The engine supports multiple clock sources for determining vocalization timing:

Source	Description
ThetaGate	Aligns onsets to theta band zero-crossings from NeuralRhythms
Composite	Combines subdivision and internal phase sources

Composite Clock Configuration:

• SubdivisionClockConfig: Divides the theta gate into subdivisions (divisions: Vec<u32>)
• InternalPhaseClockConfig: Internal oscillator with ratio (relative to theta) and phase0 (initial phase)

4.5.2 Interval and Connect Policies

PhonationIntervalConfig: Controls spacing between note onsets:

Variant	Description
None	No automatic onset generation
Accumulator	Probabilistic onset based on rate with refractory period (gates)

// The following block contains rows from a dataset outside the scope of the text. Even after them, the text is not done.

$ cat src/rtl/cache_arbiter.sv
// Serializes icache line reads and dcache reads/write-backs onto one memory line port,
// round-robin on conflict, with the granted request latched for the whole transaction.
module cache_arbiter #(
  parameter int ADDR_WIDTH = 32,
  parameter int LINE_WIDTH = 256
) (
  input  logic             clk,
  input  logic             rst,
  cache_arbiter_if.slave   bus
);

  typedef enum logic [1:0] {
    s_idle,
    s_icache,
    s_dcache
  } state_t;

  state_t                state, next_state;
  logic                  last_grant;
  logic [ADDR_WIDTH-1:0] req_addr;
  logic [LINE_WIDTH-1:0] req_wdata;
  logic                  req_write;

  logic i_req, d_req;
  logic take_i, take_d;
  logic mem_read, mem_write, i_resp, d_resp;

  assign i_req = bus.i_read;
  assign d_req = bus.d_read | bus.d_write;

  // NOTE: every signal driven here gets a default first so no path leaves it unassigned (no latches).
  always_comb begin
    next_state = state;
    take_i     = 1'b0;
    take_d     = 1'b0;
    mem_read   = 1'b0;
    mem_write  = 1'b0;
    i_resp     = 1'b0;
    d_resp     = 1'b0;
    case (state)
      s_idle: begin
        if (i_req && (!d_req || last_grant)) begin
          take_i     = 1'b1;
          next_state = s_icache;
        end else if (d_req) begin
          take_d     = 1'b1;
          next_state = s_dcache;
        end
      end
      s_icache: begin
        mem_read  = ~req_write;
        mem_write = req_write;
        if (bus.mem_resp) begin
          i_resp     = ~rst;
          next_state = s_idle;
        end
      end
      s_dcache: begin
        mem_read  = ~req_write;
        mem_write = req_write;
        if (bus.mem_resp) begin
          d_resp     = ~rst;
          next_state = s_idle;
        end
      end
      default: next_state = s_idle;
    endcase
  end

  // NOTE: state registers use non-blocking assignments so every flop samples pre-edge values.
  always_ff @(posedge clk) begin
    if (rst) begin
      state      <= s_idle;
      last_grant <= 1'b1;
      req_addr   <= '0;
      req_wdata  <= '0;
      req_write  <= 1'b0;
    end else begin
      state <= next_state;
      if (take_i) begin
        req_addr   <= bus.i_addr;
        req_write  <= 1'b0;
        last_grant <= 1'b0;
      end else if (take_d) begin
        req_addr   <= bus.d_addr;
        req_wdata  <= bus.d_wdata;
        req_write  <= bus.d_write;  // write wins when read and write are both raised
        last_grant <= 1'b1;
      end
    end
  end

  assign bus.mem_read  = mem_read;
  assign bus.mem_write = mem_write;
  assign bus.mem_addr  = req_addr;
  assign bus.mem_wdata = req_wdata;
  assign bus.i_resp    = i_resp;
  assign bus.d_resp    = d_resp;
  assign bus.i_rdata   = bus.mem_rdata;
  assign bus.d_rdata   = bus.mem_rdata;

endmodule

PhonationConnectConfig: Controls note duration (legato vs staccato):

Variant	Description
FixedGate	Fixed duration of length_gates theta cycles
Field	Duration adapts to consonance field with sigmoid mapping

Field parameters:

• hold_min_theta, hold_max_theta: Duration range in theta cycles
• curve_k, curve_x0: Sigmoid shape parameters
• drop_gain: Amplitude reduction for short notes

4.5.3 SubThetaModulation

Amplitude modulation within the theta cycle:

Variant	Description
None	No sub-theta modulation
Cosine	Cosine modulation with n (harmonic number), depth, phase0

4.5.4 Social Coupling

The SocialConfig enables agents to respond to the vocalization density of the population:

Parameter	Description
coupling	Strength of social influence (0 = independent)
bin_ticks	Temporal resolution for density measurement
smooth	Smoothing factor for density trace

SocialDensityTrace (life/social_density.rs): Tracks the recent onset density of the population, allowing agents to synchronize or avoid crowded moments.

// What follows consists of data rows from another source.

**config.mk**
```make
export PLATFORM = sky130hd
export DESIGN_NAME = conv_ram_master
export DESIGN_NICKNAME = d
export VERILOG_FILES = /design/src/rtl/conv_pkg.sv /design/src/rtl/conv_addr_gen.sv /design/src/rtl/conv_ram_master.sv
export SDC_FILE = /design/constraint.sdc
export NUM_CORES = 1
export LEC_CHECK = 0
export CORE_MARGIN = 2
export CORE_UTILIZATION = 58
export CTS_CLUSTER_DIAMETER = 40
export DETAILED_ROUTE_END_ITERATION = 7
export PLACE_DENSITY = 0.84
export RECOVER_POWER = 50
export SLEW_MARGIN = 20
export SYNTH_ARGS = -nofsm -noshare
export SYNTH_HDL_FRONTEND = slang
export SYNTH_SLANG_ARGS = --single-unit
```
**constraint.sdc**
```tcl
create_clock -name clk -period 7.25 [get_ports clk]
set_input_delay 1.45 -clock clk [delete_from_list [all_inputs] [get_ports clk]]
set_output_delay 1.45 -clock clk [all_outputs]
set_load 0.005 [all_outputs]
```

4.6 Lifecycle and Metabolism

Agents are governed by energy dynamics modeled on biological metabolism. The LifecycleConfig (life/lifecycle.rs) defines two modes:

4.6.1 Decay Mode

Models transient sounds (plucks, percussion):

Parameter	Default	Description
initial_energy	1.0	Starting energy pool
half_life_sec	—	Exponential decay half-life
attack_sec	0.01	Attack ramp duration

Energy evolves as: $E(t) = E_0 \cdot e^{\lambda t}$ where $\lambda = \ln(0.5) / t_{1/2}$

4.6.2 Sustain Mode

Models sustained sounds with metabolic feedback:

Parameter	Default	Description
initial_energy	1.0	Starting energy pool
metabolism_rate	—	Energy drain per second
recharge_rate	0.5	Energy gain rate (consonance-dependent)
action_cost	0.02	Energy cost per vocalization
envelope	—	ADSR config (attack_sec, decay_sec, sustain_level)

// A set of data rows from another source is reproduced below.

**config.mk**
```make
export PLATFORM = sky130hd
export DESIGN_NAME = jtag_host_ctrl
export DESIGN_NICKNAME = d
export VERILOG_FILES = /design/src/rtl/jtag_host_ctrl.sv
export SDC_FILE = /design/constraint.sdc
export NUM_CORES = 1
export LEC_CHECK = 0
export ABC_AREA = 1
export BUFFER_PORTS_ARGS = -buffer_cell sky130_fd_sc_hd__buf_2
export CAP_MARGIN = 0
export CORE_MARGIN = 2
export CORE_UTILIZATION = 41
export CTS_BUF_LIST = sky130_fd_sc_hd__clkbuf_2
export CTS_CLUSTER_SIZE = 8
export DETAILED_ROUTE_END_ITERATION = 12
export HOLD_SLACK_MARGIN = 0.02
export RECOVER_POWER = 50
export SETUP_SLACK_MARGIN = 0.2
export SLEW_MARGIN = 30
export SYNTH_ARGS = -nofsm -noshare
export SYNTH_HDL_FRONTEND = slang
export SYNTH_SLANG_ARGS = --single-unit
```
**constraint.sdc**
```tcl
create_clock -name TCK -period 2.44 [get_ports TCK]
set_input_delay 0 -clock TCK [delete_from_list [all_inputs] [get_ports TCK]]
set_output_delay 0 -clock TCK [all_outputs]
set_load 0.05 [all_outputs]
```
**src/rtl/jtag_host_ctrl.sv**
```systemverilog
// JTAG host controller: TLR reset sequence, then IR/DR scans of 1..MAXLEN bits.
// TMS/TDI are launched on rising TCK; TDO is captured when the TAP samples TDI.
module jtag_host_ctrl #(
  parameter int MAXLEN = 32
) (
  input  logic              TCK,
  input  logic              RST,
  input  logic              start,
  input  logic              is_dr,
  input  logic [5:0]        len,
  input  logic [MAXLEN-1:0] tdi_data,
  input  logic              TDO,
  output logic              TMS,
  output logic              TDI,
  output logic [MAXLEN-1:0] tdo_data,
  output logic              busy,
  output logic              done,
  output logic              err
);

  localparam int CW = $clog2(MAXLEN) + 1;

  typedef enum logic [2:0] {
    TLR_SEQ, IDLE, HDR, SHIFT, TAIL, DONE
  } state_t;

  state_t            r_state;
  state_t            w_state_nxt;
  logic [2:0]        r_seq;
  logic [CW-1:0]     r_bit;
  logic [CW-1:0]     r_cap_idx;
  logic              r_cap;
  logic              r_dr;
  logic [5:0]        r_len;
  logic [MAXLEN-1:0] r_data;
  logic [MAXLEN-1:0] r_tdo;
  logic              r_tms;
  logic              r_tdi;
  logic              r_err;

  logic w_req_ok;
  logic w_accept;
  logic w_last;
  logic w_hdr_end;
  logic w_tms_nxt;
  logic w_tdi_nxt;

  assign w_req_ok  = (len != 6'd0) &&
                     ({26'd0, len} <= 32'(MAXLEN));
  assign w_accept  = (r_state == IDLE) && start && w_req_ok;
  assign w_last    = ({{(32-CW){1'b0}}, r_bit} + 32'd1)
                     == {26'd0, r_len};
  assign w_hdr_end = r_dr ? (r_seq == 3'd2) : (r_seq == 3'd3);

  always_ff @(posedge TCK or posedge RST) begin
    if (RST) begin
      r_state   <= TLR_SEQ;
      r_seq     <= '0;
      r_bit     <= '0;
      r_cap     <= 1'b0;
      r_cap_idx <= '0;
      r_dr      <= 1'b0;
      r_len     <= '0;
      r_data    <= '0;
      r_tdo     <= '0;
      r_tms     <= 1'b1;
      r_tdi     <= 1'b0;
      r_err     <= 1'b0;
    end else begin
      r_state   <= w_state_nxt;
      r_tms     <= w_tms_nxt;
      r_tdi     <= w_tdi_nxt;
      r_seq     <= (w_state_nxt != r_state) ? 3'd0 : r_seq + 3'd1;
      r_bit     <= (r_state == SHIFT) ? r_bit + 1'b1 : '0;
      r_err     <= (r_state == IDLE) && start && !w_req_ok;
      r_cap     <= (r_state == SHIFT);
      r_cap_idx <= r_bit;
      if (w_accept) begin
        r_dr   <= is_dr;
        r_len  <= len;
        r_data <= tdi_data;
        r_tdo  <= '0;
      end else begin
        if (r_state == SHIFT)
          r_data <= r_data >> 1;
        // bit launched on the previous edge is sampled by the TAP now
        if (r_cap) begin
          for (int i = 0; i < MAXLEN; i++)
            if (r_cap_idx == CW'(i))
              r_tdo[i] <= TDO;
        end
      end
    end
  end

  always_comb begin
    w_state_nxt = r_state;
    unique case (r_state)
      TLR_SEQ: if (r_seq == 3'd6) w_state_nxt = IDLE;
      IDLE:    if (w_accept) w_state_nxt = HDR;
      HDR:     if (w_hdr_end) w_state_nxt = SHIFT;
      SHIFT:   if (w_last) w_state_nxt = TAIL;
      TAIL:    if (r_seq == 3'd1) w_state_nxt = DONE;
      DONE:    w_state_nxt = IDLE;
      default: w_state_nxt = TLR_SEQ;
    endcase
  end

  always_comb begin
    w_tms_nxt = 1'b0;
    w_tdi_nxt = 1'b0;
    busy      = (r_state != IDLE);
    done      = (r_state == DONE);
    unique case (r_state)
      TLR_SEQ: w_tms_nxt = (r_seq < 3'd5);
      HDR:     w_tms_nxt = r_dr ? (r_seq == 3'd0)
                                : (r_seq <= 3'd1);
      SHIFT: begin
        w_tms_nxt = w_last;
        w_tdi_nxt = r_data[0];
      end
      TAIL:    w_tms_nxt = (r_seq == 3'd0);
      default: w_tms_nxt = 1'b0;
    endcase
  end

  assign TMS      = r_tms;
  assign TDI      = r_tdi;
  assign tdo_data = r_tdo;
  assign err      = r_err;

endmodule
```
After elaboration in Yosys (flattened, before gate mapping)

Index checks and enable logic that the tools add are counted.

Output and inout bits: 37
Register bits after elaboration: 93
Word-level logic and storage cells: 215
Input port bits: 43

Equality and inequality tests: 43
Multiplexer cells: 48
Reductions and logical operators: 75
Add/sub/neg operators: 3
$lt $le $gt $ge: 3

Operators with widths:

| operator            | count |
|---|---|
| $mux 32             | 4 |
| $eq 6x5->1 const B  | 16 |
| $reduce_bool 2->1   | 34 |
| $reduce_and 2->1    | 32 |
| $eq 6x4->1 const B  | 8 |
| $mux 1              | 35 |
| $eq 6x3->1 const B  | 4 |
| $mux 3              | 6 |
| $pmux 3 s6          | 1 |
| $eq 3x2->1 const B  | 4 |
| $eq 6x2->1 const B  | 2 |
| $eq 3x3->1 const B  | 3 |
| $add 6x1->7 const B | 1 |
| $eq 7x6->1          | 1 |
| $add 6x1->6 const B | 1 |
| $eq 3x1->1 const B  | 2 |
| $eq 6x1->1 const B  | 1 |
| $le 6x6->1 const B  | 1 |
| $logic_not 3->1     | 2 |
| $logic_not 6->1     | 1 |
| $mux 6              | 1 |
| $reduce_bool 6->1   | 1 |
| $logic_and 1x1->1   | 4 |
| $pmux 1 s4          | 1 |
| 6 further kinds     | 6 |

Depth between registers and ports, before layout

Gate-level depths: netlist of the first run.

Depth in word-level cells: 7
Depth in mapped cells: 14
Mapped depth without buffers: 14

Worst setup path before layout of the first run

OpenSTA, ideal clock, no wires.

Path kind: register to register
Start: register r_state[0]
End: register r_seq[0]
Path buffers: 0
Data required time: 2.317 ns
Setup time: 0.123 ns
Clock period less this slack: 2.269 ns
Stages on the path, launching flop included: 12
Arrival: 2.147 ns
Slack: 0.171 ns
Path through: dfrtp_1 inv_2 nor3_1 a21oi_1 nand2_1 nor2_1 nand2_1 inv_2 nand2_2 nand2_2 nand3_2 nor2_1

Elaborated cells between the ends (all ways): 16
Those cells by class: 6 x eq/ne; 7 x mux; 3 x reduce/logical

RTL lines:

| element                  | line | source |
|---|---|---|
| from (decl)              | 27   | `state_t r_state;` |
| from (signal assigned)   | 70   | `r_state <= w_state_nxt;` |
| $eq 3x3->1               | --   |  |
| named net done           | 17   | `output logic done,` |
| $pmux 3 s6               | 98   | `unique case (r_state)` |
| named net w_state_nxt[0] | 28   | `state_t w_state_nxt;` |
| $ne 3x3->1               | 73   | `r_seq <= (w_state_nxt != r_state) ? 3'd0 : r_seq + 3'd1;` |
| $mux 3                   | 73   |  |
| to (signal assigned)     | 73   |  |
| to (decl)                | 29   | `logic [2:0] r_seq;` |

The timed path passes the listed nets, and every way through them passes these cells.
A chain may end at the register's enable or synchronous reset.

Worst setup path in the final report of the first run

Start: register r_state[1]
End: register r_data[24]

Longest elaborated chain between the ends: 4
Elaborated cells between the ends (all ways): 6
Those cells by class: 2 x eq/ne; 1 x mux; 3 x reduce/logical

Ends and longest elaborated chain:

| element                                      | line | source |
|---|---|---|
| $eq 3x1->1                                   | 50   | `assign w_accept = (r_state == IDLE) && start && w_req_ok;` |
| $logic_and 1x1->1 (2 in a row)               | 50   |  |
| $mux 32 or $reduce_bool 2->1 (tied branches) | --   |  |
| to (signal assigned)                         | 81   | `r_data <= tdi_data;` |
| to (signal assigned)                         | 85   | `r_data <= r_data >> 1;` |
| to (decl)                                    | 35   | `logic [MAXLEN-1:0] r_data;` |

Parallel ways exist; a longest one is shown, timed or not.

==> results of run 1 <==
## worst max-delay path by stage
stage | cells past startpoint | end
global placement | 9 | tdo_data[24]$_DFFE_PP0P_
finish | 9 | r_data[24]$_DFFE_PP0P_
floorplan | 11 | r_seq[0]$_DFF_PP0_
global route | 9 | r_data[24]$_DFFE_PP0P_
CTS | 8 | r_data[24]$_DFFE_PP0P_
detailed placement | 9 | tdo_data[17]$_DFFE_PP0P_
## what timing repair did
action,4_1_cts,5_1_grt
setup endpoints to repair,0,1
gates resized for setup,0,0
buffers inserted,0,4
hold endpoints to repair,135,0
hold buffers,46,0
## worst max-delay path, stage by stage (launching register included)
cell and delay (ps):
dfrtp_1 470, inv_1 180, nor3_4 70, inv_2 60
buf_4 360, nand2_1 100, o211ai_1 100, o21ai_0 100
dlygate4sd3_1 560, inv_1 50
## cell type report
class                           instances  area, µm²
Clock inverter                          7       57.6
Clock buffer                            9       45.0
Fill cell                            1071       5270
Sequential cell                        93       2330
Multi-Input combinational cell        307       1780
Tap cell                              140        175
Timing Repair Buffer                  136        900
Inverter                              102        384
## layout by cell type, fill, tap and decap left out, types with 10 or more instances in the layout
cell             n
buf_2           50
clkbuf_1        29
clkbuf_2        10
dfrtp_1         92
dlygate4sd3_1   46
inv_1           93
mux2i_1         30
nand2_1        111
nand3_1         14
nor2_1          37
o21ai_0         38
o221ai_1        29
## cells by family (layout without fill, tap and decap cells)
kind of cell,count (synthesis),after routing,share of synthesized area [%]
mux,30,30,6.47
xor+xnor,1,1,0.189
flops,93,93,50.2
buf+inv,125,254,11.6
simple gates,189,189,18.4
fa+ha+maj,5,5,1.35
compound gates,82,82,11.8
## flip-flops by register name (all words and copies together), names as in the netlist, 3 cells and up
signal     cells
r_data        32
tdo_data      32
r_bit          6
r_cap_idx      6
r_len          6
r_seq          3
r_state        3
## synth_stat cells, drive strengths merged
| cell type | number | area share (%) |
|---|---|---|
| o21ai | 42 | 4.8 |
| o21a | 2 | 0.32 |
| o221ai | 29 | 5.5 |
| o31ai | 1 | 0.16 |
| mux2i | 30 | 6.5 |
| dfrtp | 92 | 50 |
| nand2 | 120 | 10 |
| clkbuf | 4 | 0.32 |
| buf | 19 | 3.1 |
| nor2 | 43 | 4.0 |
| a21boi | 1 | 0.16 |
| nand4 | 5 | 0.67 |
| ha | 5 | 1.3 |
| xnor2 | 1 | 0.19 |
| nand3 | 19 | 2.9 |
| a31oi | 2 | 0.27 |
| nor3 | 2 | 0.46 |
| a21oi | 3 | 0.32 |
| o211ai | 2 | 0.32 |
| dfstp | 1 | 0.57 |
| inv | 102 | 8.3 |
## per-stage QoR
stage	setup WS, ps	cell area (µm²)	utilization [%]	total power (µW)	std cells
after global routing	160	5670	51.8	6760	794
after floorplan	627	4650	-	4900	525
final	348	5670	51.8	6250	794
after detailed placement	517	5130	46.9	5550	728
after global placement	565	5130	46.9	5480	728
after CTS	313	5690	52.0	6350	790
## metal layers
| layer | track usage (%) | routed length (µm) |
|---|---|---|
| met1 | 21.8 | 4490 |
| met2 | 32.2 | 5160 |
| met3 | 3.64 | 411 |
| met4 | 4.46 | 83 |
| met5 | 0 | 0 |
## power by group
group | total [µW] | leakage [µW] | switching, µW | internal [µW]
combinational | 3070 | 0.00144 | 2190 | 875
clock | 692 | 0.0000555 | 546 | 146
sequential | 2500 | 0.00118 | 331 | 2160
==> out/summary.txt, run 1 <==
core footprint -> 10,900 µm²
Worst Setup SP -> r_state[1]$_DFF_PP0_
r2r endpoint -> r_data[24]$_DFFE_PP0P_
Period Utilization, post-route -> 85.7%
Syn Inst Count -> 525
Critical Path Source Type -> flop
area grow syn2layout -> 22.1%
gr ovfl total -> 0
drt pass-1 iters -> 4
vias in the first global route -> 3,816
RSZ-0062 raised after global routing -> no
crit end category -> flop
Max-cap violations -> 0
sequential cell area fraction in the yosys report -> 50.2%
via count -> 3,814
Nets -> 697
initial DRC count -> 134
die footprint -> 12,200 µm²
Leakage -> 0.00267 µW
r2r setup slk -> 350 ps
Post-Route WL -> 10,200 µm
Post-DP HPWL -> 6780 µm
Fmax -> 0.478 GHz
PortBufs -> 79
Hold Worst Slack -> 167 ps
final setup TNS -> 0 ps
area of the mapped netlist -> 4640 µm²
WP data required -> 2930 ps
cell area power density -> 1100 nW/µm²
Max FO, Critical Path -> 38
endpoints failing setup -> 0
CTS Sinks -> 93
initial core utilization -> 42.4%
syn_nets -> 573
routed vias/inst -> 4.80
Slew @ Worst Pin -> 1120 ps
Setup Skew -> 33.5 ps
Hold Path Class -> input port to flop
CTS max path bufs -> 2
worst skew pair latency -> 540 ps
largest net degree at the start of global routing -> 48
die span in x -> 110 µm
FF+latch count, synth -> 93
RePlAce Congestion -> 0.814
antenna cells -> 0
initial antenna violation count -> 0
Worst-path clk slew -> 280 ps
hold-critical path endpoint -> r_data[28]$_DFFE_PP0P_
status -> finished clean
Setup CP Type -> flop to flop
Cells on Worst Hold Path -> 4
H-tree levels -> 3
R2R depth -> 9
CTS tree -> done
synth unique cells -> 33
relative slew slack -> 25.0%
CTS Root Cell -> clkbuf_2
Die Y -> 110 µm
Peak VDD IR -> 0.629 mV
Slew Viols, Final -> 0
RR Startpoint -> r_state[1]$_DFF_PP0_
Post-Syn Area per Cell -> 8.84 µm²
post-route DRC violation count -> 0
Routed Antenna Nets -> 0
first-pass GRT wire length -> 17,200 µm
synthesis warning total -> 0
Final Hold Viols -> 0
Tot GR Track Use -> 17.8%
HP Start -> tdi_data[28]
Final Critical Period -> 2090 ps
Arr. time, crit path -> 2580 ps
# IOs -> 80
DR WL/cell -> 12.8 µm
share of layout cells above drive strength 1 -> 17.1%
Num CTS Buffers -> 9
row count -> 38
No activity file was read; power rests on OpenSTA's default activity.
==> run 2: changes to the inputs <==
==> constraint.sdc (replaced) <==
create_clock -name TCK -period 2.44 [get_ports TCK]
set_input_delay 0.244 -clock TCK [delete_from_list [all_inputs] [get_ports TCK]]
set_output_delay 0.244 -clock TCK [all_outputs]
set_load 0.05 [all_outputs]
==> out/summary.txt, run 2 (synthesized netlist as in run 1, its figures left out) <==
Setup Skew -> 50.9 ps
Max-cap violations -> 0
Crit path max-delay family -> buffers and inverters
post_cts resized -> 0
Post-Route WL -> 10,400 µm
CTS tree -> done
most frequent cells in the layout -> nand2_1, inv_1, dfrtp_1
PortBufs -> 79
Post-CTS Setup Repair Bufs -> 0
relative slew slack -> 5.11%
Period Utilization, post-route -> 82.5%
Max FO, Critical Path -> 30
NetSw -> 3020 µW
core footprint -> 10,900 µm²
row count -> 38
RePlAce Congestion -> 0.861
sw frac -> 48.9%
CP max-delay cell -> dfrtp_1
Critical Path Source Type -> flop
Peak VDD IR -> 0.677 mV
first-pass GRT wire length -> 17,500 µm
crit-path cells -> inv_1 -> nand3_1 -> nor2_4 -> nand3_4 -> buf_4 -> nand2_4 -> inv_2 -> mux2i_1 -> inv_1
Hold Path Class -> input port to flop
initial antenna violation count -> 0
die span in x -> 110 µm
Fmax -> 0.497 GHz
worst skew pair latency -> 560 ps
r2r setup slk -> 430 ps
vias in the first global route -> 3,783
cell area power density -> 1100 nW/µm²
Setup CP Type -> flop to flop
Int Pwr -> 3160 µW
post-route DRC violation count -> 0
final setup TNS -> 0 ps
Worst-path clk slew -> 270 ps
CTS Root Cell -> clkbuf_2
area grow syn2layout -> 20.6%
die footprint -> 12,200 µm²
H-tree levels -> 3
Slew Viols, Final -> 0
routed vias/inst -> 4.88
Routed Antenna Nets -> 0
Flop pwr share -> 40.2%
CP dominant cell by count -> inv_1
Final Critical Period -> 2010 ps
Final Hold Viols -> 0
antenna cells -> 0
Nets -> 690
DR WL/cell -> 13.2 µm
# IOs -> 80
total power -> 6180 µW
status -> finished clean
drt pass-1 iters -> 4
crit end category -> flop
Tot GR Track Use -> 18.5%
most common cell after layout, fill and taps aside -> nand2_1
initial DRC count -> 173
Num CTS Buffers -> 9
share of layout cells above drive strength 1 -> 20.2%
Critical Path Max Stage Delay -> 450 ps
via count -> 3,840
initial core utilization -> 42.4%
Bufs and invs on worst path -> 4
WP data required -> 2890 ps
endpoints failing setup -> 0
CTS max path bufs -> 2
RSZ-0062 raised after global routing -> no
Clk pwr share -> 10.9%
Post-DP HPWL -> 7030 µm
Leakage -> 0.00271 µW
Logic pwr share -> 48.9%
Slew @ Worst Pin -> 1420 ps
CTS Sinks -> 93
gr ovfl total -> 0
Arr. time, crit path -> 2470 ps
Die Y -> 110 µm
largest net degree at the start of global routing -> 48
## run 2: cell count changes in the layout (fill, tap and decap cells not counted), sizes merged
cell         delta
clkbuf         -25
buf            +23
dlygate4sd3     -4
clkinv          +2
inv             -2
clkinvlp        -1
## run 2: layer usage
layer	global-route usage, %	share of wire [%]	vias up
met5	0	0	-
met4	7.05	1.8	0
met2	31.1	48	94
met1	24.1	46	1821
li1	-	-	1909
met3	2.65	3.9	16
## run 2: worst reg2reg max path: stages (launching register included)
cell	delay [ps]
dfrtp_1	450
inv_1	150
nand3_1	180
nor2_4	150
nand3_4	200
buf_4	280
nand2_4	90
inv_2	180
mux2i_1	220
inv_1	60
## run 2: stage by stage
stage / hold WS (ps) / area (µm²) / cells / setup slack (ps) / utilization (%)
floorplan: 365 / 4650 / 525 / 627 / -
CTS: 293 / 5640 / 787 / 484 / 51.6
detailed placement: 409 / 5130 / 729 / 468 / 47.0
finish: 406 / 5600 / 787 / 427 / 51.2
global placement: 390 / 5130 / 729 / 560 / 47.0
global route: 379 / 5600 / 787 / 188 / 51.2
## run 2: cell type report
class                           count  area (µm²)
Multi-Input combinational cell    307        1750
Sequential cell                    93        2330
Fill cell                        1098        5340
Inverter                          102         384
Clock buffer                       10        50.0
Tap cell                          140         175
Clock inverter                      6        37.5
Timing Repair Buffer              129         868
## run 2: final timing paths
kind	startpoint	endpoint	cells past startpoint
setup reg to reg	r_state[2]$_DFF_PP0_	tdo_data[11]$_DFFE_PP0P_	9
setup / recovery	r_state[2]$_DFF_PP0_	tdo_data[11]$_DFFE_PP0P_	9
min in group asynchronous	RST	r_data[9]$_DFFE_PP0P_	3
max in group asynchronous	RST	r_state[2]$_DFF_PP0_	4
hold / removal	tdi_data[18]	r_data[18]$_DFFE_PP0P_	4
hold reg to reg	r_bit[4]$_DFF_PP0_	r_cap_idx[4]$_DFF_PP0_	0
## run 2: timing repair
item / CTS / global route
endpoints found under the hold margin: 73 / 0
hold buffers: 42 / 0
setup endpoints to repair: 0 / 0
## run 2: power by group through the flow
stage	combinational (µW)	clock [µW]	sequential [µW]
final	3020	672	2480
after global routing	3330	775	2560
after CTS	3090	700	2500
after detailed placement	3030	0	2530
after global placement	2960	0	2520
after floorplan	1450	0	3450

Breath Gain Feedback: The breath_gain parameter (set at spawn via breath_gain_init) determines how much consonance contributes to energy recovery. An agent in a dissonant region "starves" while one in a consonant region "feeds."

This creates Darwinian pressure: Survival of the Consonant. Musical structure emerges because only agents that find harmonic relationships survive to be heard.

4.7 Pitch Retargeting and the Hop Policy

Agents move through frequency space to improve fitness. The execution flow:

1. Retarget Gate: The Individual integrates time and fires when a theta zero-crossing aligns with the integration window (frequency-dependent: $w = 2 + 10/f$).

2. Pitch Proposal: PitchCore evaluates candidates and returns a TargetProposal with target pitch and salience.

3. Gate Coordination: The ArticulationWrapper manages the hop transition via PlannedPitch:

   • target_pitch_log2: Next intended pitch
   • jump_cents_abs: Distance to target
   • salience: Improvement strength (0–1)

4.7.1 The Hop Policy

Pitch movement uses discrete hops rather than continuous portamento:

1. Fade-out: Gate closes when jump_cents_abs > 10 (movement threshold)
2. Snap: When gate < 0.1, pitch updates to target
3. Fade-in: Gate reopens, new pitch sounds

Ordering: On snap, pitch updates before consonance evaluation, ensuring the Landscape score reflects the actual sounding frequency. These timing-sensitive transitions are guarded by regression tests.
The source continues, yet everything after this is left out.